This is an optimization exercise on Yosys and OpenROAD, whose aim is small area, not a production implementation. RTL that was checked went through simulation tests only; none was proved equivalent to the original. Power is estimated from default activity; no workload was simulated.

==> inputs of branch umber <==
// prt_scaler_engine
module prt_scaler_engine
#(
    parameter                               P_PPC = 4,           
    parameter                               P_BPC = 8            
)
(
    input wire                              RST_IN,
    input wire                              CLK_IN,
    input wire                              CTL_RUN_IN,
    input wire                              CTL_FS_IN,
    input wire [3:0]                        CTL_MODE_IN,
    input wire [15:0]                       CTL_HWIDTH_IN,
    input wire [15:0]                       CTL_VHEIGHT_IN,
    input wire                              LBF_RDY_IN,
    input wire                              SLW_RDY_IN,
    output wire                             SLW_LRST_OUT,
    output wire                             SLW_LNXT_OUT,
    output wire [1:0]                       SLW_STEP_OUT,
    input wire [(3*5*P_BPC)-1:0]            SLW_DAT0_IN,
    input wire [(3*5*P_BPC)-1:0]            SLW_DAT1_IN,
    output wire [(3*P_PPC*P_BPC)-1:0]       VID_DAT_OUT,
    output wire                             VID_DE_OUT
);
==> flow/config.mk <==
export PLATFORM = sky130hd
export DESIGN_NAME = prt_scaler_engine
export DESIGN_NICKNAME = prt_scaler_engine
export VERILOG_FILES = /design/flow/design.v
export SDC_FILE = /design/flow/constraint.sdc
export NUM_CORES = 8
export LEC_CHECK = 0
export CAP_MARGIN = 20
export CORE_MARGIN = 2
export CORE_UTILIZATION = 50
export GPL_TIMING_DRIVEN = 0
export PLACE_DENSITY = 0.6
export SLEW_MARGIN = 20
export SYNTH_HIERARCHICAL = 1
export SYNTH_MEMORY_MAX_BITS = 65536
==> flow/constraint.sdc <==
create_clock -name core_clock -period 5.0 [get_ports {CLK_IN}]
set_input_delay 1.0000 -clock core_clock [delete_from_list [all_inputs] [get_ports {CLK_IN}]]
set_output_delay 1.0000 -clock core_clock [all_outputs]
set_load 0.01 [all_outputs]
run.sh (not shown) runs the stock make flow with config.mk's settings and CLKGATE_MAP_FILE= SYNTH_SCRIPT=/design/flow/synth_recipe.tcl, a recipe that flattens the netlist after the stock synthesis.
==> branch nickel (differences from branch umber) <==
GPL_TIMING_DRIVEN = default   (was 0)
==> comparison table <==
item	branch nickel	branch umber
Area growth from synthesis to layout	13.39%	15.00%
HPWL after DPL	369.2 mm	407.9 mm
Run status	complete, no violations	failed layout checks
Layout check failures	-	negative setup slack
Total via count after detailed routing	82.85k	86.27k
Summed negative setup slack over all endpoints	0 ns	-2.688 ns
Worst Setup Slack post-DPL	-0.1430 ns	-2.056 ns
Fillcell total	18.14k	17.45k
Bufs and invs on worst path	0	5
Total CTS buffers	114	115
Vias in the first global route	90.09k	92.72k
Max Fanout on Critical Path	5	10
Leakage power figure	37.78 nW	38.11 nW
Register-to-register setup slack	0.04 ns	-0.23 ns
Cell with the largest stage delay on the worst path	dfxtp_1	clkbuf_1
Total global-route track usage	43.35%	46.61%
Fraction of final layout cells sized beyond drive strength 1	13.03%	16.35%
Clock Latency Late Sink	0.83 ns	0.85 ns
# nets final	13.38k	13.75k
Reg-to-reg critical path startpoint	clk_slw_dat0[29]	clk_lut_sel[8][1]
Total Wirelength	461.9 mm	501.8 mm
Slew @ Worst Pin	1.279 ns	1.287 ns
Data required time at the worst endpoint	5.64 ns	5.63 ns
Peak ir drop on the vdd network	589.0 uV	602.1 uV
Clock-pin slew of the registers on the worst-case setup and hold paths	0.07 ns	0.06 ns
Startpoint of the worst setup timing path	clk_slw_dat0[29]	clk_lut_sel[8][1]
Flop pwr share	28.5%	25.8%
Met3 routed wirelength	62.61 mm	63.89 mm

#### ACTIVITY:
Every entry above should be retyped exactly as shown.

#### RESULT OF THE EXERCISE:
This is an optimization exercise on Yosys and OpenROAD, whose aim is small area, not a production implementation. RTL that was checked went through simulation tests only; none was proved equivalent to the original. Power is estimated from default activity; no workload was simulated.

==> inputs of branch umber <==
// prt_scaler_engine
module prt_scaler_engine
#(
    parameter                               P_PPC = 4,           
    parameter                               P_BPC = 8            
)
(
    input wire                              RST_IN,
    input wire                              CLK_IN,
    input wire                              CTL_RUN_IN,
    input wire                              CTL_FS_IN,
    input wire [3:0]                        CTL_MODE_IN,
    input wire [15:0]                       CTL_HWIDTH_IN,
    input wire [15:0]                       CTL_VHEIGHT_IN,
    input wire                              LBF_RDY_IN,
    input wire                              SLW_RDY_IN,
    output wire                             SLW_LRST_OUT,
    output wire                             SLW_LNXT_OUT,
    output wire [1:0]                       SLW_STEP_OUT,
    input wire [(3*5*P_BPC)-1:0]            SLW_DAT0_IN,
    input wire [(3*5*P_BPC)-1:0]            SLW_DAT1_IN,
    output wire [(3*P_PPC*P_BPC)-1:0]       VID_DAT_OUT,
    output wire                             VID_DE_OUT
);
==> flow/config.mk <==
export PLATFORM = sky130hd
export DESIGN_NAME = prt_scaler_engine
export DESIGN_NICKNAME = prt_scaler_engine
export VERILOG_FILES = /design/flow/design.v
export SDC_FILE = /design/flow/constraint.sdc
export NUM_CORES = 8
export LEC_CHECK = 0
export CAP_MARGIN = 20
export CORE_MARGIN = 2
export CORE_UTILIZATION = 50
export GPL_TIMING_DRIVEN = 0
export PLACE_DENSITY = 0.6
export SLEW_MARGIN = 20
export SYNTH_HIERARCHICAL = 1
export SYNTH_MEMORY_MAX_BITS = 65536
==> flow/constraint.sdc <==
create_clock -name core_clock -period 5.0 [get_ports {CLK_IN}]
set_input_delay 1.0000 -clock core_clock [delete_from_list [all_inputs] [get_ports {CLK_IN}]]
set_output_delay 1.0000 -clock core_clock [all_outputs]
set_load 0.01 [all_outputs]
run.sh (not shown) runs the stock make flow with config.mk's settings and CLKGATE_MAP_FILE= SYNTH_SCRIPT=/design/flow/synth_recipe.tcl, a recipe that flattens the netlist after the stock synthesis.
==> branch nickel (differences from branch umber) <==
GPL_TIMING_DRIVEN = default   (was 0)
==> comparison table <==
item	branch nickel	branch umber
Area growth from synthesis to layout	13.39%	15.00%
HPWL after DPL	369.2 mm	407.9 mm
Run status	complete, no violations	failed layout checks
Layout check failures	-	negative setup slack
Total via count after detailed routing	82.85k	86.27k
Summed negative setup slack over all endpoints	0 ns	-2.688 ns
Worst Setup Slack post-DPL	-0.1430 ns	-2.056 ns
Fillcell total	18.14k	17.45k
Bufs and invs on worst path	0	5
Total CTS buffers	114	115
Vias in the first global route	90.09k	92.72k
Max Fanout on Critical Path	5	10
Leakage power figure	37.78 nW	38.11 nW
Register-to-register setup slack	0.04 ns	-0.23 ns
Cell with the largest stage delay on the worst path	dfxtp_1	clkbuf_1
Total global-route track usage	43.35%	46.61%
Fraction of final layout cells sized beyond drive strength 1	13.03%	16.35%
Clock Latency Late Sink	0.83 ns	0.85 ns
# nets final	13.38k	13.75k
Reg-to-reg critical path startpoint	clk_slw_dat0[29]	clk_lut_sel[8][1]
Total Wirelength	461.9 mm	501.8 mm
Slew @ Worst Pin	1.279 ns	1.287 ns
Data required time at the worst endpoint	5.64 ns	5.63 ns
Peak ir drop on the vdd network	589.0 uV	602.1 uV
Clock-pin slew of the registers on the worst-case setup and hold paths	0.07 ns	0.06 ns
Startpoint of the worst setup timing path	clk_slw_dat0[29]	clk_lut_sel[8][1]
Flop pwr share	28.5%	25.8%
Met3 routed wirelength	62.61 mm	63.89 mm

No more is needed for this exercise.